* [Action item]: Answer with a number only, stating how many lines of the records hold the word "delay".

* [Data to process]:
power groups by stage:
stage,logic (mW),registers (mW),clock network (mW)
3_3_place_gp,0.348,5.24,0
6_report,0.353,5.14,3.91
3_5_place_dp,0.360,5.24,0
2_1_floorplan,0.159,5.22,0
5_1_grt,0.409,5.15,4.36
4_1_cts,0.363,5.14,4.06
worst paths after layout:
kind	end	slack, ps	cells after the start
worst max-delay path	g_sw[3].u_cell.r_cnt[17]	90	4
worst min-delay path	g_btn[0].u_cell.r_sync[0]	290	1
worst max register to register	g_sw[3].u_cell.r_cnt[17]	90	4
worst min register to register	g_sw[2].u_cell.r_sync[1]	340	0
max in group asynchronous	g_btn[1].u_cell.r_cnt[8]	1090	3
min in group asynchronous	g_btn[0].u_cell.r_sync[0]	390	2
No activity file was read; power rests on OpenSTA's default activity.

* [Answer to this problem]: 2